De Music for lovers only de Jackie Gleason (1952), premier album à avoir été spécialement conçu pour les rencontres amoureuses, aux volumes de Music for sex postés sur YouTube par DJ Kid Vibes, « un homme de trente-cinq ans au moment de l’enquête, blanc, hétérosexuel, qui habite et travaille à Belgrade, en Serbie.
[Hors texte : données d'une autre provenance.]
## src/rtl/instr_loader.sv

```systemverilog
// Assembles big-endian instruction words from the UART byte stream and drives
// the instruction memory load port until a HALT is committed or memory fills.
module instr_loader #(
    parameter int DATA_WIDTH = 32,
    parameter int MEM_DEPTH  = 32,
    parameter int SIZEOP     = 6
) (
    input  logic                         i_clock,
    input  logic                         i_reset,
    input  logic [7:0]                   i_rx_data,
    input  logic                         i_rx_done,
    input  logic                         i_start,
    output logic [DATA_WIDTH-1:0]        o_instruccion,
    output logic [DATA_WIDTH-1:0]        o_address,
    output logic                         o_loading,
    output logic                         o_wr_en,
    output logic                         o_done,
    output logic                         o_error,
    output logic [$clog2(MEM_DEPTH):0]   o_word_count
);

    // state | meaning
    // IDLE  | waiting for i_start, bytes ignored
    // LOAD  | assembling words and committing them to memory
    // DONE  | HALT committed, bytes ignored until i_start
    // ERR   | memory filled without HALT, bytes ignored until i_start
    typedef enum logic [1:0] {IDLE, LOAD, DONE, ERR} state_t;

    localparam int CW = $clog2(MEM_DEPTH) + 1;
    localparam logic [CW-1:0] MAX_WORDS = CW'(MEM_DEPTH);

    state_t                  state, next_state;
    logic [DATA_WIDTH-9:0]   shift_q;   // first three bytes of the word in flight
    logic [1:0]              byte_cnt;
    logic [CW-1:0]           word_cnt;

    logic accept, last_byte, overflow, commit, halt_seen;
    logic [DATA_WIDTH-1:0]   word;

    assign word = {shift_q, i_rx_data};

    always_ff @(posedge i_clock) begin
        if (i_reset) state <= IDLE;
        else         state <= next_state;
    end

    always_comb begin
        next_state = state;
        accept     = (state == LOAD) && i_rx_done;
        last_byte  = accept && (byte_cnt == 2'd3);
        overflow   = last_byte && (word_cnt == MAX_WORDS);
        commit     = last_byte && !overflow;
        // HALT is detected on the registered word so o_loading covers the commit cycle
        halt_seen  = (state == LOAD) && o_wr_en &&
                     (o_instruccion[DATA_WIDTH-1 -: SIZEOP] == {SIZEOP{1'b1}});
        case (state)
            IDLE: if (i_start) next_state = LOAD;
            LOAD: begin
                if (overflow)       next_state = ERR;
                else if (halt_seen) next_state = DONE;
            end
            DONE: if (i_start) next_state = LOAD;
            ERR:  if (i_start) next_state = LOAD;
            default: next_state = IDLE;
        endcase
    end

    always_ff @(posedge i_clock) begin
        if (i_reset) begin
            shift_q       <= '0;
            byte_cnt      <= '0;
            word_cnt      <= '0;
            o_instruccion <= '0;
            o_address     <= '0;
            o_wr_en       <= 1'b0;
            o_loading     <= 1'b0;
            o_done        <= 1'b0;
            o_error       <= 1'b0;
        end else begin
            o_wr_en   <= commit;
            o_loading <= (next_state == LOAD);
            o_done    <= (next_state == DONE);
            o_error   <= (next_state == ERR);
            if (state != LOAD && i_start) begin
                byte_cnt <= '0;
                word_cnt <= '0;
            end else if (accept) begin
                shift_q  <= word[DATA_WIDTH-9:0];
                byte_cnt <= byte_cnt + 2'd1;
                if (commit) begin
                    o_instruccion <= word;
                    o_address     <= DATA_WIDTH'(word_cnt);
                    word_cnt      <= word_cnt + 1'b1;
                end
            end
        end
    end

    assign o_word_count = word_cnt;

endmodule

```

## config.mk

```make
export PLATFORM = sky130hd
export DESIGN_NAME = instr_loader
export DESIGN_NICKNAME = d
export VERILOG_FILES = /design/src/rtl/instr_loader.sv
export SDC_FILE = /design/constraint.sdc
export NUM_CORES = 1
export LEC_CHECK = 0
export ABC_AREA = 1
export CORE_MARGIN = 1
export CORE_UTILIZATION = 47
export DETAILED_ROUTE_END_ITERATION = 7
export PLACE_DENSITY = 0.85
export REMOVE_ABC_BUFFERS = 1
export SLEW_MARGIN = 20
export SYNTH_ARGS = -nofsm -noshare
export SYNTH_HDL_FRONTEND = slang
export SYNTH_SLANG_ARGS = --single-unit
```

## constraint.sdc

```tcl
create_clock -name i_clock -period 1.6 [get_ports i_clock]
set_input_delay 0.16 -clock i_clock [delete_from_list [all_inputs] [get_ports i_clock]]
set_output_delay 0.16 -clock i_clock [all_outputs]
set_load 0.01 [all_outputs]
```

==> flow_summary_export.csv <==
group,metric,value,unit
outcome,status,"complete, no violations",
pwr,power_density,885,nW/µm²
critical_path,max_stage_delay,550,ps
pwr,power,0.00345,W
die,rows,28,
critical_path,endpoint_kind,"output port",
critical_path,rrSetupSlack,110,ps
logic_synthesis,async_flop_share,0,%
critical_path,critPathKind,"flip-flop to output port",
cts,cts_setup_buffers,0,
sta,timing.final.hold_violations,0,
logic_synthesis,ys_top_cells_by_area,"dfxtp_1, nand2_1, nor2_1, buf_4, a21oi_1",
die,ios,86,
pwr,ir_drop,0.000555,V
cts,cts_buffer_depth,2,
critical_path,critPathArrivalTime,1380,ps
cts,clock_sinks,76,
worst_hold_path,hp-class,"input port to flip-flop",
logic_synthesis,synth_cells,390,
critical_path,crit_chain,"buf_4 > clkdlybuf4s50_1",
global_route,track_usage,20.0,%
detailed_routing,viasPerCell,4.82,
cts,postCtsHoldBufs,0,
logic_synthesis,netlist_area,3040,µm²
logic_synthesis,synth_top_family_by_area,"simple AND/OR/NAND/NOR gates",
cts,clock-root-buffer,"clkbuf_8",
cts,htree_levels,3,
logic_synthesis,synth-compound-area-share,12.1,%
logic_synthesis,dominantRegCellSynth,"dfxtp_1",
die,die_area,6790,µm²
logic_synthesis,synth_top_area_cell,"dfxtp_1",
sta,setup_ws,62.2,ps
placement,place_hpwl,4390,µm
logic_synthesis,synth_common_cells,"nand2_1, nor2_1, dfxtp_1",
final_layout,drive_gt1_share,8.66,%
sta,timing.final.crit_share,96.1,%
detailed_routing,drc,0,
logic_synthesis,ys_seq_elements,76,
critical_path,critPathMaxFanout,6,
logic_synthesis,seq_area_frac_synth,50.0,%
placement,portBuffers,59,
pwr,power.leakage,1.49,nW
critical_path,timing.critical_path.from_type,"flip-flop",
placement,pre_cts_ws,33.1,ps
global_route,grt_max_degree,35,
logic_synthesis,synthSimpleGateAreaFrac,23.9,%
sta,rsz0062_at_grt,"false",
sta,max_freq,650,MHz
logic_synthesis,yosysTopAreaCellShare,50.0,%
detailed_routing,drtIter0Drc,152,
cts,cts_resized,0,
die,coreArea,6100,µm²
logic_synthesis,synth_edf_count,0,
global_route,antenna_found_initial,0,
final_layout,antenna_cells,0,
detailed_routing,ant_nets,0,
die,initial_core_util,49.9,%
cts,cts_made_buffers,9,
sta,setup_viol,0,
cts,cts_tree,"built",
sta,drv_slew,0,
detailed_routing,wirelength,6420,µm
logic_synthesis,synth_xor_xnor_area_share,1.15,%
die,fp.dieH,82.4,µm
final_layout,area_growth,28.4,%
detailed_routing,detail_route.wl_per_cell,12.0,µm
logic_synthesis,synth_cell_types,25,
critical_path,critical_path_required,1440,ps
critical_path,crit_slowest_cell,"clkdlybuf4s50_1",
sta,clock_skew,8.72,ps
global_route,grt_pass1_vias,2211,
logic_synthesis,synthMuxAreaShare,0,%
die,die_width,82.4,µm
final_layout,fillerInstances,533,
cts,insertion_delay,340,ps
logic_synthesis,synth.avg_cell_area,7.80,µm²
sta,period_needed,1540,ps
placement,gp_congestion,0.832,
detailed_routing,drt_pass1_iterations,4,
detailed_routing,num_vias,2588,
global_route,grt_pass1_wl,10000,µm
run,drv_cap,0,
logic_synthesis,yosys_warnings,0,
global_route,overflow,0,
final_layout,final_nets,472,
cts,path_clk_slew,80,ps
logic_synthesis,synth-adder-area-share,1.23,%
==> placed cells by master (no fill, tap or decap), types with 4 or more instances in the layout <==
master            n
nand3_1           4
o21ai_1          29
conb_1           26
nand2_1          82
inv_1            13
o21ai_0           6
buf_12            5
nor2_1           82
dfxtp_1          76
a21oi_1          35
clkdlybuf4s50_1  59
buf_4            12
clkbuf_8         12
==> critical path: cells and delay by family (launching register included) <==
kind / cells / cell delay [ps]
buf+inv: 2 / 690
flops: 1 / 340
==> layer usage <==
metal  vias up  GRT usage [%]  share of wire (%)
met5         -              0                  0
met4         0           11.6                2.3
met3        12           3.74                5.9
met2        97           33.8                 50
met1      1168           23.5                 42
li1       1311              -                  -
**config.mk**
```make
export PLATFORM = sky130hd
export DESIGN_NAME = fetch_stage
export DESIGN_NICKNAME = d
export VERILOG_FILES = /design/src/rtl/rv32i_pkg.sv /design/src/rtl/fetch_stage.sv
export SDC_FILE = /design/constraint.sdc
export NUM_CORES = 1
export LEC_CHECK = 0
export BUFFER_PORTS_ARGS = -buffer_cell sky130_fd_sc_hd__buf_4
export CELL_PAD_IN_SITES_DETAIL_PLACEMENT = 1
export CELL_PAD_IN_SITES_GLOBAL_PLACEMENT = 2
export CORE_MARGIN = 2
export CORE_UTILIZATION = 35
export DETAILED_ROUTE_END_ITERATION = 7
export PLACE_DENSITY_LB_ADDON = 0.1
export SLEW_MARGIN = 20
export SYNTH_ARGS = -nofsm -noshare
export SYNTH_HDL_FRONTEND = slang
export SYNTH_SLANG_ARGS = --single-unit
```
**constraint.sdc**
```tcl
create_clock -name clk -period 5 [get_ports clk]
set_clock_uncertainty 0.05 [all_clocks]
set_input_delay 1 -clock clk [delete_from_list [all_inputs] [get_ports clk]]
set_output_delay 1 -clock clk [all_outputs]
set_load 0.1 [all_outputs]
```
**src/rtl/rv32i_pkg.sv**
```systemverilog
`default_nettype none
// +--------------------------------------------------------------------+
// | rv32i_pkg : shared RV32I datapath constants and fetch-stage types    |
// | Revision  : 1.0                                                      |
// +--------------------------------------------------------------------+
package rv32i_pkg;

  localparam int DPW = 32;

  // addi x0, x0, 0 -- the canonical bubble placed in IF/ID
  localparam logic [DPW-1:0] NOP_INSTR = 32'h0000_0013;

  typedef enum logic [1:0] {
    S_IDLE = 2'd0,
    S_REQ  = 2'd1,
    S_HOLD = 2'd2,
    S_DROP = 2'd3
  } fetch_state_t;

  // Sequential PC increment; wraps silently at 2^32
  function automatic logic [DPW-1:0] pc_incr(input logic [DPW-1:0] pc);
    return pc + 32'd4;
  endfunction

endpackage
`default_nettype wire

```
**src/rtl/fetch_stage.sv**
```systemverilog
`default_nettype none
// +--------------------------------------------------------------------+
// | fetch_stage : RV32I PC, single-outstanding imem handshake, IF/ID reg |
// | Revision    : 1.0                                                    |
// +--------------------------------------------------------------------+
module fetch_stage
  import rv32i_pkg::*;
#(
  parameter logic [DPW-1:0] RESET_PC = 32'h0000_0000
) (
  input  logic           clk,
  input  logic           arst_n,
  input  logic           stallD,
  input  logic           flushD,
  input  logic           pcsrcE,
  input  logic [DPW-1:0] pc_targetE,
  output logic           imem_req,
  output logic [DPW-1:0] imem_addr,
  input  logic           imem_ack,
  input  logic [DPW-1:0] imem_rdata,
  output logic [DPW-1:0] instrD,
  output logic [DPW-1:0] PCD,
  output logic [DPW-1:0] PCPlus4D,
  output logic           validD
);

  fetch_state_t   state;
  logic [DPW-1:0] pc_f;
  logic [DPW-1:0] instr_buf;
  logic [DPW-1:0] redir_pc;

  logic           accepted;
  logic           deliver;
  logic [DPW-1:0] deliver_word;
  logic [DPW-1:0] pc_plus4;

  // A flushed instruction still counts as consumed by decode
  assign accepted  = flushD | ~stallD;
  assign pc_plus4  = pc_incr(pc_f);
  assign imem_addr = pc_f;

  // Redirects always beat delivery in the same cycle
  always_comb begin
    deliver      = 1'b0;
    deliver_word = imem_rdata;
    unique case (state)
      S_REQ:  deliver = imem_ack & ~pcsrcE & accepted;
      S_HOLD: begin
        deliver      = ~pcsrcE & accepted;
        deliver_word = instr_buf;
      end
      default: deliver = 1'b0;
    endcase
  end

  always_ff @(posedge clk or negedge arst_n) begin
    if (!arst_n) begin
      state     <= S_IDLE;
      pc_f      <= RESET_PC;
      instr_buf <= NOP_INSTR;
      redir_pc  <= '0;
      imem_req  <= 1'b0;
    end else begin
      unique case (state)
        S_IDLE: begin
          state    <= S_REQ;
          imem_req <= 1'b1;
        end
        S_REQ: begin
          if (imem_ack) begin
            if (pcsrcE) begin
              pc_f <= pc_targetE;
            end else if (accepted) begin
              pc_f <= pc_plus4;
            end else begin
              instr_buf <= imem_rdata;
              state     <= S_HOLD;
              imem_req  <= 1'b0;
            end
          end else if (pcsrcE) begin
            // Address must stay put until memory answers; remember the target
            redir_pc <= pc_targetE;
            state    <= S_DROP;
          end
        end
        S_HOLD: begin
          if (pcsrcE) begin
            pc_f     <= pc_targetE;
            state    <= S_REQ;
            imem_req <= 1'b1;
          end else if (accepted) begin
            pc_f     <= pc_plus4;
            state    <= S_REQ;
            imem_req <= 1'b1;
          end
        end
        S_DROP: begin
          if (imem_ack) begin
            pc_f  <= pcsrcE ? pc_targetE : redir_pc;
            state <= S_REQ;
          end else if (pcsrcE) begin
            redir_pc <= pc_targetE;
          end
        end
        default: begin
          state    <= S_IDLE;
          imem_req <= 1'b0;
        end
      endcase
    end
  end

  // IF/ID register: flush > stall > load (bubble when nothing delivered)
  always_ff @(posedge clk or negedge arst_n) begin
    if (!arst_n) begin
      instrD   <= NOP_INSTR;
      PCD      <= '0;
      PCPlus4D <= '0;
      validD   <= 1'b0;
    end else if (flushD) begin
      instrD   <= NOP_INSTR;
      PCD      <= '0;
      PCPlus4D <= '0;
      validD   <= 1'b0;
    end else if (!stallD) begin
      if (deliver) begin
        instrD   <= deliver_word;
        PCD      <= pc_f;
        PCPlus4D <= pc_plus4;
        validD   <= 1'b1;
      end else begin
        instrD   <= NOP_INSTR;
        PCD      <= '0;
        PCPlus4D <= '0;
        validD   <= 1'b0;
      end
    end
  end

endmodule
`default_nettype wire

```
* Word-level counts from Yosys, hierarchy flattened *
Cells that the tools add are included.

cells by class
  eq/ne operators = 12
  reduce and logical (&&, ||, !) cells = 9
  muxes and demuxes = 34
  bitwise gates (word level) = 8
  $add $sub $neg = 1

operator list
  kind                                                                      number
  32-bit 2-to-1 mux                                                         15
  32-bit one-hot mux with 3 select lines                                    1
  32-bit by 3-bit adder with 32-bit output (second input constant)          1
  2-bit 2-to-1 mux                                                          7
  3-bit inequality test (second input constant)                             4
  5-bit AND reduction                                                       2
  1-bit 2-to-1 mux                                                          8
  2-bit inequality test (second input constant)                             4
  2-bit one-hot mux with 4 select lines                                     1
  3-bit nonzero test                                                        2
  2-bit equality test (second input constant)                               2
  1-bit inverter                                                            4
  4-bit AND reduction                                                       1
  1-bit bitwise AND                                                         3
  1-bit one-hot mux with 3 select lines                                     1
  3-bit AND reduction                                                       1
  2-bit by 1-bit equality test with 1-bit output (second input constant)    1
  2-bit zero test                                                           1
  2-bit by 1-bit inequality test with 1-bit output (second input constant)  1
  1-bit one-hot mux with 2 select lines                                     1
  2-bit AND reduction                                                       1
  2-bit OR reduction                                                        1
  1-bit OR                                                                  1

storage, ports and cells
  flip-flop bits (word level) = 196
  bits of input ports = 70
  output and inout bits = 130
  word-level logic and storage cells = 73

* Depth between registers and ports, before layout *
  depth after elaboration = 7
  depth in mapped cells = 9
  depth with buffers taken out = 7

* Least setup slack after synthesis *
No wires, ideal clock.

  path type = flip-flop to flip-flop
  start point = register pc_f[2] (netlist: imem_addr[2])
  end point = register pc_f[28] (netlist: imem_addr[28])
  cell stages (with the launch flop) = 8
  slack = 2,196 ps
  path buffers = 1
  library setup time = 75 ps
  data required time = 4,875 ps
  arrival = 2,679 ps
  period minus slack after synthesis = 2,804 ps
  path through = dfrtp_1 > ha_1 > and4_1 > clkbuf_1 > nand2_1 > nor4_2 > mux2_2 > nor2_1

on the way
  cells in the longest elaborated chain, start to end = 5

ends and longest elaborated chain
  element                                     RTL line                              RTL
  start, declared                             fetch_stage.sv:28                     logic [DPW-1:0] pc_f;
  start signal, assigned                      fetch_stage.sv:72                     pc_f <= pc_targetE;
  start signal, assigned                      fetch_stage.sv:74                     pc_f <= pc_plus4;
  start signal, assigned                      fetch_stage.sv:88                     pc_f <= pc_targetE;
  32-bit by 3-bit adder with 32-bit output *  rv32i_pkg.sv:22                       return pc + 32'd4;
  32-bit 2-to-1 mux *                         fetch_stage.sv:73, fetch_stage.sv:91
  32-bit 2-to-1 mux *                         fetch_stage.sv:87                     if (pcsrcE) begin
  32-bit 2-to-1 mux                           fetch_stage.sv:70                     if (imem_ack) begin
  32-bit one-hot mux with 3 select lines *    fetch_stage.sv:64                     unique case (state)

Every way passes the cells marked *; elsewhere a longest branch is shown, timed or not. The select of a mux whose other input is x is not followed.
A chain may end at the register's enable or synchronous reset.

* Worst setup path after layout *
Ends and elaborated chain as after synthesis.

==> impl_summary.txt <==
----------------------------------------------------
[Clock network]
  Cells resized by post-CTS repair ... 0
  CTS root buffer ... sky130_fd_sc_hd__clkbuf_16
  Clock transition at the register clock pins on the worst setup and hold paths after CTS ... 70 ps
  Quantity of hold-fixing buffers added after cts ... 0
  H-Tree Level Count ... 4
  CTS Buf Count ... 17
  Insertion delay of the later-clocked pin in the worst-skew pair ... about 440 ps
  Clock tree from TritonCTS ... built
  Buffers inserted during post-CTS setup optimization ... 0
  Total number of clock tree sinks ... 194
  Maximum buffer depth of the clock tree ... 2

[Place]
  RD Place Congestion ... 0.728
  Half-perimeter wire length of the detailed placement result ... 17.5 mm
  Input/output buffers ... 199
  Minimum setup slack after placement ... 1790 ps

[GRT]
  First-pass GRT wire length ... 41.8 mm
  Total overflow reported by the global router ... 0
  Vias in the first global route ... 7310
  GRT Overall Usage ... 0.199
  Largest net degree at the start of global routing ... 129
  Initial antenna violation count ... 0

[Timing]
  Final period utilization ... 0.563
  Time the worst path needs with I/O delays and setup ... ~2800 ps
  Final WS setup ... 2190 ps
  Final setup violation count ... 0
  Total Negative Setup Slacks ... 0 ps
  Slew at the pin closest to its max-slew limit ... approximately 850 ps
  Relative slew slack ... 0.434
  Number of slew-limit violations in the final report ... 0
  Final hold violations ... 0
  RSZ-0062 raised after global routing ... false
  Fmax achieved ... 355 MHz

[Worst setup path]
  Required time of the worst setup path ... 5310 ps
  Type of destination of the critical path ... flop
  Maximum net fanout on the critical path ... 8
  Data arrival time of the worst path ... 3130 ps
  Worst Setup Path Type ... flop to flop
  Startpoint types ... flop

[Synth]
  Dominant cell type by area after synthesis ... sky130_fd_sc_hd__dfrtp_1
  Fraction of registers with async set or reset after synthesis ... 1.00
  Number of standard cells after synthesis ... 826
  Most instantiated library cell after synthesis ... sky130_fd_sc_hd__dfrtp_1
  Synthesized area ... 9040 µm²
  Top-area cell type share of the netlist area ... 0.520
  Flops & latches, synth ... 194
  Number of nets produced by synthesis ... 902
  Sequential area share after synthesis ... 0.538
  Top post-synthesis cells by count ... 188 x sky130_fd_sc_hd__dfrtp_1, 95 x sky130_fd_sc_hd__nand2_1, 76 x sky130_fd_sc_hd__o21ai_0
  Synthesized area per cell ... 10.9 µm²
  Number of different library cells in the post-synthesis netlist ... 57
  Top flip-flop cell by instance count after synthesis ... sky130_fd_sc_hd__dfrtp_1
  Number of flops mapped to enable cells by yosys ... 0
  Number of warnings reported in the yosys synthesis log ... 0
  Area contributors post-synth ... sky130_fd_sc_hd__dfrtp_1 52%, sky130_fd_sc_hd__mux2_2 8.1%, sky130_fd_sc_hd__mux2i_1 4.2%

[Cells and area]
  Antenna cells ... 0
  Fillcell total ... 2786
  Nets ... 1060
  Flip-flop and latch area ... 4860 µm²
  Area used by multi-input combinational logic ... 3880 µm²
  Fraction of final layout cells sized beyond drive strength 1 ... 0.334
  Growth of design area from synthesis to finish ... 25.6%

[Detailed routing]
  Routed wire length on met2 ... between 10 and 15 mm
  Detailed-routed wire length on met3 ... 1.29 mm
  Number of vias per cell after detailed routing ... around 5.3
  Number of detailed-routing iterations run before antenna repair ... 4
  Detailed-routing wirelength on met1 ... 12.1 mm
  Number of nets still failing antenna checks after routing ... 0
  Top layer in use ... met4
  Total detailed-routing wirelength ... ~26 mm
  Number of violations reported at the end of detailed-routing iteration 0 ... around 340
  Post-route DRC violation count ... 0
  Total number of vias ... between 6000 and 7000
  Wirelength per Cell ... 19.8 µm

[Power]
  Static Leak ... 5.11 nW
  Peak ir drop on the vdd network ... ~0.35 mV
  Power density of the placed cells ... 647 nW/µm²

[Floorplanning]
  Number of top-level pins ... 200
  Initial core utilization ... 0.358
  Die Ht ... approximately 160 µm
  Total die area ... 27100 µm²
  Floorplan core area ... 25300 µm²
  Chip Width ... 165 µm
  # rows ... 58

[Job]
  Max-capacitance violation count ... 0

[Outcome]
  Status ... finished, final reports clean

[Min path]
  Min-delay worst type ... flop to flop

----------------------------------------------------
-- kinds of logic (layout without fill, tap and decap cells) --
logic type      after synthesis  in the layout  share of synthesized area
fa+ha+maj                     6              6                    0.00830
xor+xnor                     28             28                     0.0271
mux                         104            104                      0.124
flops                       194            194                      0.538
simple gates                189            189                      0.107
compound gates              226            226                      0.160
buf+inv                      79            249                     0.0361
-- where the power goes --
group	switching, W	internal [W]	total, W
sequential	0.000477	0.00204	0.00252
combinational	0.00242	0.00104	0.00345
clock	0.000672	0.000704	0.00138
-- routing by layer --
metal | vias to the layer above | track usage
li1 | 3264 | -
met1 | 3557 | 0.281
met2 | 144 | 0.322
met3 | 20 | 0.0311
met4 | 0 | 0.0510
met5 | - | 0
-- registers in the layout, indices dropped and copies added, names as in the netlist --
name / count
PCD: 32
imem_addr: 32
instrD: 32
instr_buf: 32
redir_pc: 32
PCPlus4D: 30
state: 2
imem_req: 1
validD: 1
-- metrics by stage --
stage / hold slack (ps) / total power (W) / area (µm²) / utilization / cells
after floorplan: 399 / 0.00513 / 9040 / - / 826
after global placement: 415 / 0.00597 / 10800 / 0.427 / 1295
after detailed placement: 422 / 0.00603 / 10800 / 0.427 / 1295
after CTS: 440 / 0.00744 / 11400 / 0.450 / 1326
after global routing: 456 / 0.00777 / 11400 / 0.450 / 1326
final: 432 / 0.00734 / 11400 / 0.450 / 1326
-- placed cells by master, fill, tap and decap left out, types with 8 or more instances in the layout --
| cell | netlist | routed |
|---|---|---|
| sky130_fd_sc_hd__buf_4 | 4 | 209 |
| sky130_fd_sc_hd__dfrtp_1 | 188 | 188 |
| sky130_fd_sc_hd__nand2_1 | 95 | 95 |
| sky130_fd_sc_hd__o21ai_0 | 76 | 76 |
| sky130_fd_sc_hd__mux2_2 | 65 | 65 |
| sky130_fd_sc_hd__mux2i_1 | 38 | 38 |
| sky130_fd_sc_hd__a21oi_1 | 38 | 37 |
| sky130_fd_sc_hd__a22o_1 | 31 | 31 |
| sky130_fd_sc_hd__nor2_1 | 27 | 26 |
| sky130_fd_sc_hd__clkbuf_16 | 0 | 17 |
| sky130_fd_sc_hd__xnor2_1 | 16 | 16 |
| sky130_fd_sc_hd__nand3_1 | 14 | 14 |
| sky130_fd_sc_hd__o22ai_1 | 14 | 14 |
| sky130_fd_sc_hd__a31oi_1 | 13 | 13 |
| sky130_fd_sc_hd__xor2_1 | 12 | 12 |
| sky130_fd_sc_hd__o22a_1 | 12 | 12 |
| sky130_fd_sc_hd__nand4_1 | 8 | 8 |
| sky130_fd_sc_hd__nor2b_1 | 9 | 8 |
-- worst paths after layout --
path                         startpoint            end  slack, ps  cells past startpoint
max reg2reg                imem_addr[2]  imem_addr[28]       2190                      6
min in group asynchronous        arst_n    PCPlus4D[7]        500                      1
max in group asynchronous        arst_n   PCPlus4D[31]       3260                      2
max                        imem_addr[2]  imem_addr[28]       2190                      6
min                         PCPlus4D[4]    PCPlus4D[4]        430                      2
min reg2reg                 PCPlus4D[4]    PCPlus4D[4]        430                      2
-- cell type report --
class                      count  share of cell area
clock buffer                  17              0.0375
clock inverter                14              0.0128
inverter                       7             0.00231
multi-input combinational    553               0.342
sequential                   194               0.428
tap                          330              0.0364
timing repair buffer         211               0.141
-- worst max-delay path, cell delays in order, from the launching register on --
cell,delay [ps]
sky130_fd_sc_hd__dfrtp_1,530
sky130_fd_sc_hd__ha_1,320
sky130_fd_sc_hd__and4_1,540
sky130_fd_sc_hd__nand2_1,330
sky130_fd_sc_hd__nor4_2,480
sky130_fd_sc_hd__mux2_2,390
sky130_fd_sc_hd__nor2_1,100
Note: power is estimated with default switching activity, not from simulation.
Sur son profil Facebook, on le voit musclé et bronzé, les cheveux très courts, caressant un énorme tigre de Bengale dans quelques pays lointain… », Esteban Buch balade le lecteur dans une certaine fresque pompéienne de la Casa del medico où l’acte copulatoire s’accomplit en petit comité et en présence d’un musicien, dans les extases neuronales décrites par Darwin en 1871 en désignant l’effet des sons émis par les mâles de certaines espèces animales pour attirer les femelles, visitant l’histoire d’un tango que Berg invita dans Der Wein (1929), mais encore la Sonata Erotica fur Solo-Muttertrompete (1933) d’Ervín Šulhov (Erwin Schulhoff), indiquée « nur für Herren » comme s’il s’agissait d’une revue cochonne. La réception houleuse par Staline de Lady Macbeth du district de Mtsensk (1934), opéra de Chostakovitch pourfendu par la Pravda en 1936 comme objet pornographique, n’est, bien sûr, pas oubliée dans ce parcours passionnant qui revient aussi sur les musiques de Comizi d’amore, film tournée entre mars et novembre 1963 par Pasolini comme portrait critique de l’Italie à travers des dialogues devant la caméra sur « le désir et la séduction, sur la virginité, le mariage et la fidélité, le divorce, la prostitution ou encore ces sexualités anormales où il inclut l’homosexualité ». La list prendrait ici trop de place à raconter : lisez Playlist. Musique et Sexualité dont on citera encore cette honnête invitation, « l’histoire sonore de la sexualité, de l’Antiquité jusqu’à nos jours, s’inscrit dans une histoire écologique d’assemblages sensoriels composites, incluant des éléments sonores, visuels et tactiles, sans oublier les parfums et les saveurs ».